The teachers owned the groups, and the students were the members. Everyone just opened the Teams app on their computer, and all their classes appeared in front of them.

User satisfaction

The school campus was closed from Tuesday 17th March until Monday 11th May. The eight-week lockdown was a time of adjustment for Kinross Wolaroi School staff and students alike.

Jennifer Divall, the school’s Head of Marketing and communications says, “Many of our staff had not worked in a cloud environment before. The transition to work with shared documents, shared drives, and live video and chat in such a short time was an enormous but highly successful endeavour.”

“We recognise that there were challenges on both sides. Home learning was a new experience for most, and some students struggled with poor or limited internet connectivity. We had backup plans in place for students who couldn’t get online. The parents were very grateful that we could continue to deliver education to their children during the lockdown.”

A remote future

Although now out of lockdown, the school’s Teams platform is still being maintained, says Wark. Their urgent but inspiring rollout of Teams has seen Kinross Wolaroi School included in a new Microsoft Schools Transformation Programme. “We’re committed to the technology, staff are still readily utilising it, and we’re undergoing training from Microsoft to use it more broadly and effectively in the future.”

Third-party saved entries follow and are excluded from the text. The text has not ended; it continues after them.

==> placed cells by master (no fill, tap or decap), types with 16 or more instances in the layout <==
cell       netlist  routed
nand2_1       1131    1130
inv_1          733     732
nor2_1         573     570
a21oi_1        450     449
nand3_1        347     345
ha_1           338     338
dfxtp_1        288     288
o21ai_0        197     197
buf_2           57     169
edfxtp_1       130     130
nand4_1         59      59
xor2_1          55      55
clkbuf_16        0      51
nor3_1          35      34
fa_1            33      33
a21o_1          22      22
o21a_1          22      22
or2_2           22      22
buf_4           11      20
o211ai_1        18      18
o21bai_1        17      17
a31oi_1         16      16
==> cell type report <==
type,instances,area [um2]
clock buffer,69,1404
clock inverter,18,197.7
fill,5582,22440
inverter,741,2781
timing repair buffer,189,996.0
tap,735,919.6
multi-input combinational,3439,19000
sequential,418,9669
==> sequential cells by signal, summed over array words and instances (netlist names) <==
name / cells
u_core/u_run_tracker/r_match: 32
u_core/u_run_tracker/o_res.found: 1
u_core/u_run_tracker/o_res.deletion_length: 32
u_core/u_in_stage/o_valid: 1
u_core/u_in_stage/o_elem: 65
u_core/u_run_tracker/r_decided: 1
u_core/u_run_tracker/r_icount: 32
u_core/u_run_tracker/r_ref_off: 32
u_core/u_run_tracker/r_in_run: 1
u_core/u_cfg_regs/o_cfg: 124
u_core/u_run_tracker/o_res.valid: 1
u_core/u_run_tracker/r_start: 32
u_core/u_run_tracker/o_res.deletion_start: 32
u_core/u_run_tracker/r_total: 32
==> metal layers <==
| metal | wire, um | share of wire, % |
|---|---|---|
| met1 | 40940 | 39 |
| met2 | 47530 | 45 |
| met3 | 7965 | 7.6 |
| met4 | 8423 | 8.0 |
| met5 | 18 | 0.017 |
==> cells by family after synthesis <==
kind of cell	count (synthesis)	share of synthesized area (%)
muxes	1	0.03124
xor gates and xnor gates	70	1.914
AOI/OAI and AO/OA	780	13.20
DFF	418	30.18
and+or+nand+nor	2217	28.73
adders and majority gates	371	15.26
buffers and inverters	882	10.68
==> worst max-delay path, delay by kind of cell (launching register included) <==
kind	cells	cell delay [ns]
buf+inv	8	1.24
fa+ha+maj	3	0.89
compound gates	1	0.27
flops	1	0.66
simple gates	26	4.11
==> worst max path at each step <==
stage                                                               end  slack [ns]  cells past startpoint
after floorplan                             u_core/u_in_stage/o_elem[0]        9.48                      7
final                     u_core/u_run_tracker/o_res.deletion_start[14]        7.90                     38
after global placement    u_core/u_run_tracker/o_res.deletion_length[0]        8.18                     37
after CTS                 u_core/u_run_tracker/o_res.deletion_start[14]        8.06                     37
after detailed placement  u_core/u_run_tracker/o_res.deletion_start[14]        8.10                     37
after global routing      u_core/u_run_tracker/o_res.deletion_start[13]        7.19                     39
## config.mk

```make
export PLATFORM = sky130hd
export DESIGN_NAME = polyphonic_voice_allocator_unit
export DESIGN_NICKNAME = d
export VERILOG_FILES = /design/src/hw/rtl/pva_pkg.sv /design/src/hw/rtl/polyphonic_voice_allocator_unit.sv /design/src/hw/rtl/pva_front.sv /design/src/hw/rtl/pva_back.sv
export VERILOG_INCLUDE_DIRS = /design/src /design/src/hw/rtl
export SDC_FILE = /design/constraint.sdc
export NUM_CORES = 1
export LEC_CHECK = 0
export ABC_CLOCK_PERIOD_IN_PS = 6200
export BUFFER_PORTS_ARGS = -buffer_cell sky130_fd_sc_hd__buf_2
export CORE_MARGIN = 10
export CORE_UTILIZATION = 60
export CTS_CLUSTER_SIZE = 24
export DETAILED_ROUTE_END_ITERATION = 12
export PLACE_DENSITY = 0.86
export REMOVE_ABC_BUFFERS = 1
export SKIP_CTS_REPAIR_TIMING = 1
export SYNTH_ARGS = -nofsm -noshare
export SYNTH_HDL_FRONTEND = slang
export SYNTH_SLANG_ARGS = --single-unit
```

## constraint.sdc

```tcl
create_clock -name clk -period 6.2 [get_ports clk]
set_input_delay 0.62 -clock clk [delete_from_list [all_inputs] [get_ports clk]]
set_output_delay 0.62 -clock clk [all_outputs]
set_load 0.02 [all_outputs]
```

## src/hw/rtl/polyphonic_voice_allocator_unit_macros.svh

```systemverilog
// Assertion macros used by the voice allocator back end (pva_back).
// Expects signals named clk and rst_n in the including scope.
`ifndef POLYPHONIC_VOICE_ALLOCATOR_UNIT_MACROS_SVH
`define POLYPHONIC_VOICE_ALLOCATOR_UNIT_MACROS_SVH

// Same-cycle implication, disabled while reset is low.
`define PVA_ASSERT_NOW(lbl, ante, cons, msg) \
  lbl: assert property (@(posedge clk) disable iff (!rst_n) (ante) |-> (cons)) \
    else $error(msg);

// Next-cycle implication, disabled while reset is low.
`define PVA_ASSERT_NEXT(lbl, ante, cons, msg) \
  lbl: assert property (@(posedge clk) disable iff (!rst_n) (ante) |=> (cons)) \
    else $error(msg);

`endif

```

## src/hw/rtl/pva_pkg.sv

```systemverilog
// Shared types and constants of the voice allocator.
// No dependencies; used by pva_front, pva_back and the top level.
`timescale 1ns / 1ps

package pva_pkg;

  // Default sizes handed to the top level parameters
  localparam int NUM_SLOTS_DEF  = 16;
  localparam int STAMP_BITS_DEF = 32;

  // Command queue between front and back
  localparam int QUEUE_DEPTH = 2;
  localparam int QPTR_W      = (QUEUE_DEPTH > 1) ? $clog2(QUEUE_DEPTH) : 1;
  localparam int QCNT_W      = $clog2(QUEUE_DEPTH + 1);

  // Field widths
  localparam int NOTE_W = 7;
  localparam int VEL_W  = 7;
  localparam int FIN_W  = 4;
  localparam int SLOT_OUT_W = 4;
  localparam int MODE_W = 2;
  localparam int LIMIT_W = 5;
  localparam int CFG_IDX_W = 1;
  localparam int IN_TDATA_W  = 24;
  localparam int OUT_TDATA_W = 24;

  // Event codes
  typedef enum logic [1:0] {
    FUNC_NOTE_ON    = 2'd0,
    FUNC_NOTE_OFF   = 2'd1,
    FUNC_ALL_OFF    = 2'd2,
    FUNC_VOICE_DONE = 2'd3
  } func_t;

  // Play modes; anything but polyphonic acts as mono
  localparam logic [MODE_W-1:0] MODE_POLY = 2'd2;

  // Result actions
  localparam logic ACT_START = 1'b0;
  localparam logic ACT_STOP  = 1'b1;

  // Register indexes and reset values
  localparam logic [CFG_IDX_W-1:0] REG_VOICE_MODE  = 1'b0;
  localparam logic [CFG_IDX_W-1:0] REG_VOICE_LIMIT = 1'b1;
  localparam logic [MODE_W-1:0]    VOICE_MODE_RST  = 2'd2;
  localparam logic [LIMIT_W-1:0]   VOICE_LIMIT_RST = 5'd8;

  // Classified command passed from front to back
  typedef struct packed {
    func_t             kind;
    logic [NOTE_W-1:0] note;
    logic [VEL_W-1:0]  velocity;
    logic [FIN_W-1:0]  fin_slot;
  } cmd_t;

endpackage

```

## src/hw/rtl/polyphonic_voice_allocator_unit.sv

```systemverilog
// Path: a start, or a stop from a note-off, passes the command queue and then the output register
// (back end idle); stealing in poly mode first runs the stamp scan over the usable slots.
// All-notes-off: one stop beat a cycle per active slot, ascending, while the output does not stall.
// Throughput: input beats are taken every cycle until the 2-entry command queue fills.
// Reset (rst_n low, synchronous): all slots inactive, stamp counter zero,
// voice mode polyphonic, voice limit 8; no clearing pass is needed.
`timescale 1ns / 1ps

module polyphonic_voice_allocator_unit #(
  parameter int NUM_SLOTS  = pva_pkg::NUM_SLOTS_DEF,
  parameter int STAMP_BITS = pva_pkg::STAMP_BITS_DEF
) (
  input  logic                              clk,
  input  logic                              rst_n,
  input  logic                              in_tvalid,
  output logic                              in_tready,
  // [6:0] note, [13:7] velocity, [17:14] finished_slot, rest zero
  input  logic [pva_pkg::IN_TDATA_W-1:0]    in_tdata,
  // [1:0] func
  input  logic [1:0]                        in_tuser,
  output logic                              out_tvalid,
  input  logic                              out_tready,
  // [3:0] slot, [10:4] slot_note, [17:11] slot_velocity, rest zero
  output logic [pva_pkg::OUT_TDATA_W-1:0]   out_tdata,
  // [0] action, [1] replaced
  output logic [1:0]                        out_tuser,
  output logic                              out_tlast,
  input  logic                              cfg_valid,
  output logic                              cfg_ready,
  input  logic [pva_pkg::CFG_IDX_W-1:0]     cfg_index,
  input  logic [pva_pkg::LIMIT_W-1:0]       cfg_data
);

  logic [pva_pkg::MODE_W-1:0]  voice_mode_r;
  logic [pva_pkg::LIMIT_W-1:0] voice_limit_r;
  logic                        q_valid, q_ready;
  pva_pkg::cmd_t               q_cmd;

  assign cfg_ready = 1'b1;

  // Configuration registers
  always_ff @(posedge clk) begin
    if (!rst_n) begin
      voice_mode_r  <= pva_pkg::VOICE_MODE_RST;
      voice_limit_r <= pva_pkg::VOICE_LIMIT_RST;
    end else if (cfg_valid) begin
      case (cfg_index)
        pva_pkg::REG_VOICE_MODE:  voice_mode_r  <= cfg_data[pva_pkg::MODE_W-1:0];
        pva_pkg::REG_VOICE_LIMIT: voice_limit_r <= cfg_data;
        default: begin
        end
      endcase
    end
  end

  pva_front u_front (
    .clk       (clk),
    .rst_n     (rst_n),
    .in_tvalid (in_tvalid),
    .in_tready (in_tready),
    .in_tdata  (in_tdata),
    .in_tuser  (in_tuser),
    .q_valid   (q_valid),
    .q_ready   (q_ready),
    .q_cmd     (q_cmd)
  );

  pva_back #(
    .NUM_SLOTS  (NUM_SLOTS),
    .STAMP_BITS (STAMP_BITS)
  ) u_back (
    .clk         (clk),
    .rst_n       (rst_n),
    .q_valid     (q_valid),
    .q_ready     (q_ready),
    .q_cmd       (q_cmd),
    .voice_mode  (voice_mode_r),
    .voice_limit (voice_limit_r),
    .out_tvalid  (out_tvalid),
    .out_tready  (out_tready),
    .out_tdata   (out_tdata),
    .out_tuser   (out_tuser),
    .out_tlast   (out_tlast)
  );

endmodule

```

## src/hw/rtl/pva_front.sv

```systemverilog
// Front end: accepts input beats, classifies them and queues commands.
// Depends on pva_pkg.
`timescale 1ns / 1ps

module pva_front (
  input  logic                             clk,
  input  logic                             rst_n,
  input  logic                             in_tvalid,
  output logic                             in_tready,
  // [6:0] note, [13:7] velocity, [17:14] finished_slot, rest zero
  input  logic [pva_pkg::IN_TDATA_W-1:0]   in_tdata,
  // [1:0] func
  input  logic [1:0]                       in_tuser,
  output logic                             q_valid,
  input  logic                             q_ready,
  output pva_pkg::cmd_t                    q_cmd
);

  pva_pkg::cmd_t                    fifo_r [pva_pkg::QUEUE_DEPTH];
  logic [pva_pkg::QPTR_W-1:0]       wr_ptr_r, wr_ptr_nxt;
  logic [pva_pkg::QPTR_W-1:0]       rd_ptr_r, rd_ptr_nxt;
  logic [pva_pkg::QCNT_W-1:0]       cnt_r, cnt_nxt;
  pva_pkg::cmd_t                    cmd_in;
  logic                             push, pop;

  // Classify: a note-on with zero velocity is a note-off
  always_comb begin
    cmd_in.kind     = pva_pkg::func_t'(in_tuser[1:0]);
    cmd_in.note     = in_tdata[6:0];
    cmd_in.velocity = in_tdata[13:7];
    cmd_in.fin_slot = in_tdata[17:14];
    if (cmd_in.kind == pva_pkg::FUNC_NOTE_ON && cmd_in.velocity == '0) begin
      cmd_in.kind = pva_pkg::FUNC_NOTE_OFF;
    end
  end

  assign in_tready = (cnt_r != pva_pkg::QCNT_W'(pva_pkg::QUEUE_DEPTH));
  assign q_valid   = (cnt_r != '0);
  assign q_cmd     = fifo_r[rd_ptr_r];
  assign push      = in_tvalid && in_tready;
  assign pop       = q_valid && q_ready;

  // Pointer and fill count update
  always_comb begin
    wr_ptr_nxt = wr_ptr_r;
    rd_ptr_nxt = rd_ptr_r;
    cnt_nxt    = cnt_r;
    if (push) begin
      wr_ptr_nxt = (wr_ptr_r == pva_pkg::QPTR_W'(pva_pkg::QUEUE_DEPTH - 1)) ?
                   '0 : wr_ptr_r + 1'b1;
    end
    if (pop) begin
      rd_ptr_nxt = (rd_ptr_r == pva_pkg::QPTR_W'(pva_pkg::QUEUE_DEPTH - 1)) ?
                   '0 : rd_ptr_r + 1'b1;
    end
    if (push && !pop) begin
      cnt_nxt = cnt_r + 1'b1;
    end else if (pop && !push) begin
      cnt_nxt = cnt_r - 1'b1;
    end
  end

  always_ff @(posedge clk) begin
    if (!rst_n) begin
      wr_ptr_r <= '0;
      rd_ptr_r <= '0;
      cnt_r    <= '0;
    end else begin
      wr_ptr_r <= wr_ptr_nxt;
      rd_ptr_r <= rd_ptr_nxt;
      cnt_r    <= cnt_nxt;
    end
  end

  // Queue storage
  always_ff @(posedge clk) begin
    if (push) begin
      fifo_r[wr_ptr_r] <= cmd_in;
    end
  end

endmodule

```

## src/hw/rtl/pva_back.sv

```systemverilog
// Back end: slot table, oldest-stamp scan and result emission.
// Depends on pva_pkg and polyphonic_voice_allocator_unit_macros.svh.
`timescale 1ns / 1ps

`include "polyphonic_voice_allocator_unit_macros.svh"

module pva_back #(
  parameter int NUM_SLOTS  = pva_pkg::NUM_SLOTS_DEF,
  parameter int STAMP_BITS = pva_pkg::STAMP_BITS_DEF
) (
  input  logic                              clk,
  input  logic                              rst_n,
  input  logic                              q_valid,
  output logic                              q_ready,
  input  pva_pkg::cmd_t                     q_cmd,
  input  logic [pva_pkg::MODE_W-1:0]        voice_mode,
  input  logic [pva_pkg::LIMIT_W-1:0]       voice_limit,
  output logic                              out_tvalid,
  input  logic                              out_tready,
  // [3:0] slot, [10:4] slot_note, [17:11] slot_velocity, rest zero
  output logic [pva_pkg::OUT_TDATA_W-1:0]   out_tdata,
  // [0] action, [1] replaced
  output logic [1:0]                        out_tuser,
  output logic                              out_tlast
);

  localparam int SLOT_W = (NUM_SLOTS > 1) ? $clog2(NUM_SLOTS) : 1;
  localparam int LIM_W  = $clog2(NUM_SLOTS + 1);

  typedef enum logic [2:0] {
    ST_IDLE = 3'b001,
    ST_SCAN = 3'b010,
    ST_EMIT = 3'b100
  } state_t;

  typedef struct packed {
    logic                           action;
    logic [pva_pkg::SLOT_OUT_W-1:0] slot;
    logic [pva_pkg::NOTE_W-1:0]     note;
    logic [pva_pkg::VEL_W-1:0]      velocity;
    logic                           replaced;
    logic                           last;
  } res_t;

  state_t                     state_r, state_nxt;
  logic [NUM_SLOTS-1:0]       active_r, active_nxt;
  logic [NUM_SLOTS-1:0]       rem_r, rem_nxt;
  logic [pva_pkg::NOTE_W-1:0] note_r [NUM_SLOTS];
  logic [STAMP_BITS-1:0]      stamp_mem [NUM_SLOTS];
  logic [STAMP_BITS-1:0]      stamp_cnt_r;
  logic [STAMP_BITS-1:0]      rd_data_r;
  logic [SLOT_W-1:0]          rd_addr;
  logic                       rd_vld_r, rd_vld_nxt;
  logic [LIM_W-1:0]           rd_idx_r, rd_idx_nxt;
  logic [LIM_W-1:0]           scan_idx_r, scan_idx_nxt;
  logic [SLOT_W-1:0]          best_idx_r, best_idx_nxt;
  logic [STAMP_BITS-1:0]      best_stamp_r, best_stamp_nxt;
  logic                       steal_rdy_r, steal_rdy_nxt;
  logic [LIM_W-1:0]           lim;
  logic [NUM_SLOTS-1:0]       use_vec, free_vec, match_vec;
  logic [SLOT_W-1:0]          free_idx, act_idx, match_idx, rem_idx;
  logic [SLOT_W-1:0]          sel_idx, stop_idx;
  logic [NUM_SLOTS-1:0]       rem_clr;
  logic                       out_ld_ok, out_ld, start_we, cand_better, poly_start;
  logic                       out_valid_r;
  res_t                       res, out_r;

  // Lowest set bit of a slot vector
  function automatic logic [SLOT_W-1:0] first_set(input logic [NUM_SLOTS-1:0] v);
    logic [SLOT_W-1:0] r;
    r = '0;
    for (int i = NUM_SLOTS - 1; i >= 0; i--) begin
      if (v[i]) r = SLOT_W'(i);
    end
    return r;
  endfunction

  // Clamp the voice limit to 1..NUM_SLOTS
  always_comb begin
    if (voice_limit == '0) begin
      lim = LIM_W'(1);
    end else if (32'(voice_limit) > NUM_SLOTS) begin
      lim = LIM_W'(NUM_SLOTS);
    end else begin
      lim = LIM_W'(voice_limit);
    end
  end

  // Per-slot status vectors and priority picks
  always_comb begin
    for (int i = 0; i < NUM_SLOTS; i++) begin
      use_vec[i]   = (LIM_W'(i) < lim);
      match_vec[i] = active_r[i] && (note_r[i] == q_cmd.note);
    end
    free_vec  = use_vec & ~active_r;
    free_idx  = first_set(free_vec);
    act_idx   = first_set(active_r);
    match_idx = first_set(match_vec);
    rem_idx   = first_set(rem_r);
  end

  assign out_ld_ok   = !out_valid_r || out_tready;
  assign cand_better = (rd_idx_r == '0) || (rd_data_r < best_stamp_r);
  assign poly_start  = start_we && (voice_mode == pva_pkg::MODE_POLY);

  // Command sequencer
  always_comb begin
    state_nxt      = state_r;
    active_nxt     = active_r;
    rem_nxt        = rem_r;
    rd_vld_nxt     = 1'b0;
    rd_idx_nxt     = rd_idx_r;
    scan_idx_nxt   = scan_idx_r;
    best_idx_nxt   = best_idx_r;
    best_stamp_nxt = best_stamp_r;
    steal_rdy_nxt  = steal_rdy_r;
    rd_addr        = SLOT_W'(scan_idx_r);
    q_ready        = 1'b0;
    out_ld         = 1'b0;
    start_we       = 1'b0;
    sel_idx        = '0;
    stop_idx       = match_idx;
    rem_clr        = '0;
    res            = '0;

    case (state_r)
      ST_IDLE: begin
        if (q_valid) begin
          case (q_cmd.kind)
            pva_pkg::FUNC_NOTE_ON: begin
              if (voice_mode != pva_pkg::MODE_POLY) begin
                sel_idx  = (|active_r) ? act_idx : '0;
                start_we = out_ld_ok;
              end else if (|free_vec) begin
                sel_idx  = free_idx;
                start_we = out_ld_ok;
              end else if (steal_rdy_r) begin
                sel_idx  = best_idx_r;
                start_we = out_ld_ok;
              end else begin
                scan_idx_nxt = '0;
                state_nxt    = ST_SCAN;
              end
              if (start_we) begin
                out_ld        = 1'b1;
                q_ready       = 1'b1;
                steal_rdy_nxt = 1'b0;
                res.action    = pva_pkg::ACT_START;
                res.slot      = pva_pkg::SLOT_OUT_W'(sel_idx);
                res.note      = q_cmd.note;
                res.velocity  = q_cmd.velocity;
                res.replaced  = active_r[sel_idx];
                res.last      = 1'b1;
                for (int i = 0; i < NUM_SLOTS; i++) begin
                  if (SLOT_W'(i) == sel_idx) active_nxt[i] = 1'b1;
                end
              end
            end
            pva_pkg::FUNC_NOTE_OFF: begin
              if (!(|match_vec)) begin
                q_ready = 1'b1;
              end else if (out_ld_ok) begin
                q_ready      = 1'b1;
                out_ld       = 1'b1;
                res.action   = pva_pkg::ACT_STOP;
                res.slot     = pva_pkg::SLOT_OUT_W'(match_idx);
                res.note     = note_r[stop_idx];
                res.last     = 1'b1;
              end
            end
            pva_pkg::FUNC_ALL_OFF: begin
              q_ready = 1'b1;
              if (|active_r) begin
                rem_nxt   = active_r;
                state_nxt = ST_EMIT;
              end
            end
            pva_pkg::FUNC_VOICE_DONE: begin
              q_ready = 1'b1;
              for (int i = 0; i < NUM_SLOTS; i++) begin
                if (32'(q_cmd.fin_slot) == i) active_nxt[i] = 1'b0;
              end
            end
            default: begin
              q_ready = 1'b1;
            end
          endcase
        end
      end

      // Walk the usable slots for the smallest stamp, one read a cycle
      ST_SCAN: begin
        if (scan_idx_r < lim) begin
          rd_vld_nxt   = 1'b1;
          rd_idx_nxt   = scan_idx_r;
          scan_idx_nxt = scan_idx_r + 1'b1;
        end
        if (rd_vld_r) begin
          if (cand_better) begin
            best_idx_nxt   = SLOT_W'(rd_idx_r);
            best_stamp_nxt = rd_data_r;
          end
          if (rd_idx_r == lim - 1'b1) begin
            steal_rdy_nxt = 1'b1;
            rd_vld_nxt    = 1'b0;
            state_nxt     = ST_IDLE;
          end
        end
      end

      // One stop per active slot, ascending
      ST_EMIT: begin
        stop_idx = rem_idx;
        if (out_ld_ok) begin
          for (int i = 0; i < NUM_SLOTS; i++) begin
            rem_clr[i] = (SLOT_W'(i) == rem_idx);
          end
          rem_nxt    = rem_r & ~rem_clr;
          out_ld     = 1'b1;
          res.action = pva_pkg::ACT_STOP;
          res.slot   = pva_pkg::SLOT_OUT_W'(rem_idx);
          res.note   = note_r[stop_idx];
          res.last   = (rem_nxt == '0);
          if (rem_nxt == '0) state_nxt = ST_IDLE;
        end
      end

      default: begin
        state_nxt = ST_IDLE;
      end
    endcase
  end

  // Control registers
  always_ff @(posedge clk) begin
    if (!rst_n) begin
      state_r     <= ST_IDLE;
      active_r    <= '0;
      rem_r       <= '0;
      rd_vld_r    <= 1'b0;
      rd_idx_r    <= '0;
      scan_idx_r  <= '0;
      steal_rdy_r <= 1'b0;
      stamp_cnt_r <= '0;
      out_valid_r <= 1'b0;
    end else begin
      state_r     <= state_nxt;
      active_r    <= active_nxt;
      rem_r       <= rem_nxt;
      rd_vld_r    <= rd_vld_nxt;
      rd_idx_r    <= rd_idx_nxt;
      scan_idx_r  <= scan_idx_nxt;
      steal_rdy_r <= steal_rdy_nxt;
      if (start_we) stamp_cnt_r <= stamp_cnt_r + 1'b1;
      if (out_ld) begin
        out_valid_r <= 1'b1;
      end else if (out_tready) begin
        out_valid_r <= 1'b0;
      end
    end
  end

  // Payload registers: scan best, note table, output stage
  always_ff @(posedge clk) begin
    best_idx_r   <= best_idx_nxt;
    best_stamp_r <= best_stamp_nxt;
    if (start_we) note_r[sel_idx] <= q_cmd.note;
    if (out_ld) out_r <= res;
  end

  // Start stamp memory, one write and one registered read port
  always_ff @(posedge clk) begin
    if (start_we) stamp_mem[sel_idx] <= stamp_cnt_r + 1'b1;
    rd_data_r <= stamp_mem[rd_addr];
  end

  assign out_tvalid = out_valid_r;
  assign out_tdata  = {6'b0, out_r.velocity, out_r.note, out_r.slot};
  assign out_tuser  = {out_r.replaced, out_r.action};
  assign out_tlast  = out_r.last;

  `PVA_ASSERT_NOW(a_scan_no_out, state_r == ST_SCAN, !out_ld, "result loaded during scan")
  `PVA_ASSERT_NOW(a_emit_pending, state_r == ST_EMIT, rem_r != '0, "emit with no slot left")
  `PVA_ASSERT_NOW(a_poly_in_limit, poly_start, LIM_W'(sel_idx) < lim, "start past voice limit")
  `PVA_ASSERT_NEXT(a_stamp_step, start_we, stamp_cnt_r == $past(stamp_cnt_r) + 1'b1, "no stamp step")

endmodule

```

==> summary.txt, run 1 <==
initial antenna violation count -> 2
crit path to -> u_back.out_tdata[8]
Post-Route WL -> 102 mm
FFs w/ async S/R, synth -> 0%
fmax -> 199 MHz
port bufs -> 53
overflow left after global routing -> 0
Vias per Instance -> 6.87
flops & latches, synth -> 845
mapped cell area -> 0.0374 mm2
starting DRC count in detailed routing -> 3438
setup slack, reg-to-reg -> 1.17 ns
Final TNS setup -> 0 ns
post-route ant nets -> 0
Synth top area share -> 57.9%
Setup Skew -> 0.0564 ns
Synth area leaders -> edfxtp_1 (58%), mux4_2 (10%), dfxtp_1 (6.6%)
r2r worst-path depth -> 12
routed via count -> 23910
worst skew pair latency -> 0.68 ns
Worst Path Arrival -> 5.39 ns
CTS Buffer Depth -> 3
TritonCTS clock tree -> done
hpwl dp -> 57.8 mm
nets -> 2649
pre-CTS setup slack -> 1.33 ns
setup violators final -> 0
HP Class -> primary input to flip-flop
CTS Sinks -> 845
Die Height -> 270 um
Worst Tran Pin Value -> 1.25 ns
Cells after Synth -> 2511
slew margin rel. -> 16.0%
Post-synth EDFFs -> 721
Reg clk slew, reported paths -> 0.06 ns
reg2reg end -> u_back.out_tdata[8]
vias in the first global route -> 24286
largest net degree at the start of global routing -> 93
Peak supply drop -> 0.000269 V
Cell Pwr Density -> 345 mW/mm2
unique cell type count in the Yosys netlist -> 80
FILL cells -> 3897
Setup CP Type -> flip-flop to flip-flop
most frequent cells in the layout -> edfxtp_1 (721), nand2_1 (193), mux4_2 (167)
Final Worst Setup Slack -> 1.17 ns
post-synthesis sequential area ratio -> 64.5%
unrepaired setup endpoints after global routing -> false
first-pass GRT wire length -> 154 mm
clk root buf -> clkbuf_16
area delta synth->final -> 11.6%
WHS -> 0.158 ns
MaxCap Viol Count -> 0
total power -> 14.4 mW
Worst Setup End Kind -> flip-flop
Critical Path RT -> 6.56 ns
routed length per instance -> 29.4 um
Pre-antenna DRT Iters -> 8
FP Rows -> 91
Initial Util -> 60.6%
Yosys warning count -> 0
status -> finished clean
Worst Setup Start Kind -> flip-flop
Ports -> 67
Die X -> 270 um
largest area contributor in the netlist -> edfxtp_1
placer congestion estimate -> 1.00
CTS buffer count -> 85
CP Max Fanout -> 44
end-of-flow core utilization -> 67.6%
Syn Area/Cell -> 14.9 um2
Register Area -> 0.0241 mm2
leak pwr -> 14.4 nW
Final period util -> 81.1%
# H-tree levels -> 3
Multi-input gate area -> 0.0126 mm2
drt drc -> 0
total track usage -> 27.8%
core area -> 0.0617 mm2
commonest non-fill, non-tap cell in the layout -> edfxtp_1
Final Max Tran Viols -> 0
final hold violation count -> 0
top_reg_cell synth -> edfxtp_1
layout cells sized above 1 -> 18.1%
minimum clock period -> 5.03 ns
full die area -> 0.0727 mm2
# diodes -> 0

Divall says one of the most significant challenges faced by the school was getting timely and up-to-date information to parents before and during lockdown. “Email was our primary method of contact, but it was unreliable. To overcome this, we’re now moving to a self-service model where information is available to everyone at the same time.”

A remote future

“We’re now using Teams for parent/teacher evenings,” says Divall. “Our boarders come from all over rural New South Wales, so running remote interviews can save their parents from a long drive to meet in the flesh. We can have the same conversation without the added stress of travel. And we’re also using Teams to conduct enrolment interviews in the face of COVID school restrictions, so it’s transforming how we engage with our students and parents. Next year, we’ll have a school-wide BYOD policy, meaning the platform will be even more valuable.”

Above and beyond

Wark says that Colton and his team made a huge contribution to fast-forwarding the school’s technology environment in their hour of need. “In terms of getting people up and running, we successfully moved mountains to create a great remote learning environment.

“Mitch has been phenomenal. His close association with the school, sense of ownership, and ongoing desire to see us do well really shine through. He’s not just another provider trying to make money out of an opportunity.

‘Above and beyond’ would be one of the catchphrases that I’d use for the way that Colton works. Mitch embodies the spirit of his team in his desire to do the right thing by the people he’s working with.

“The Colton team were also very generous with their time and expertise. Getting Teams in place on the scale we needed required absolute dedication. They even worked through the weekend and overnight to make it happen.

“Colton Computers is constantly looking for ways that we can improve. They’re now involved with the school to the point where they’re an integral part of what we are, and how we work.”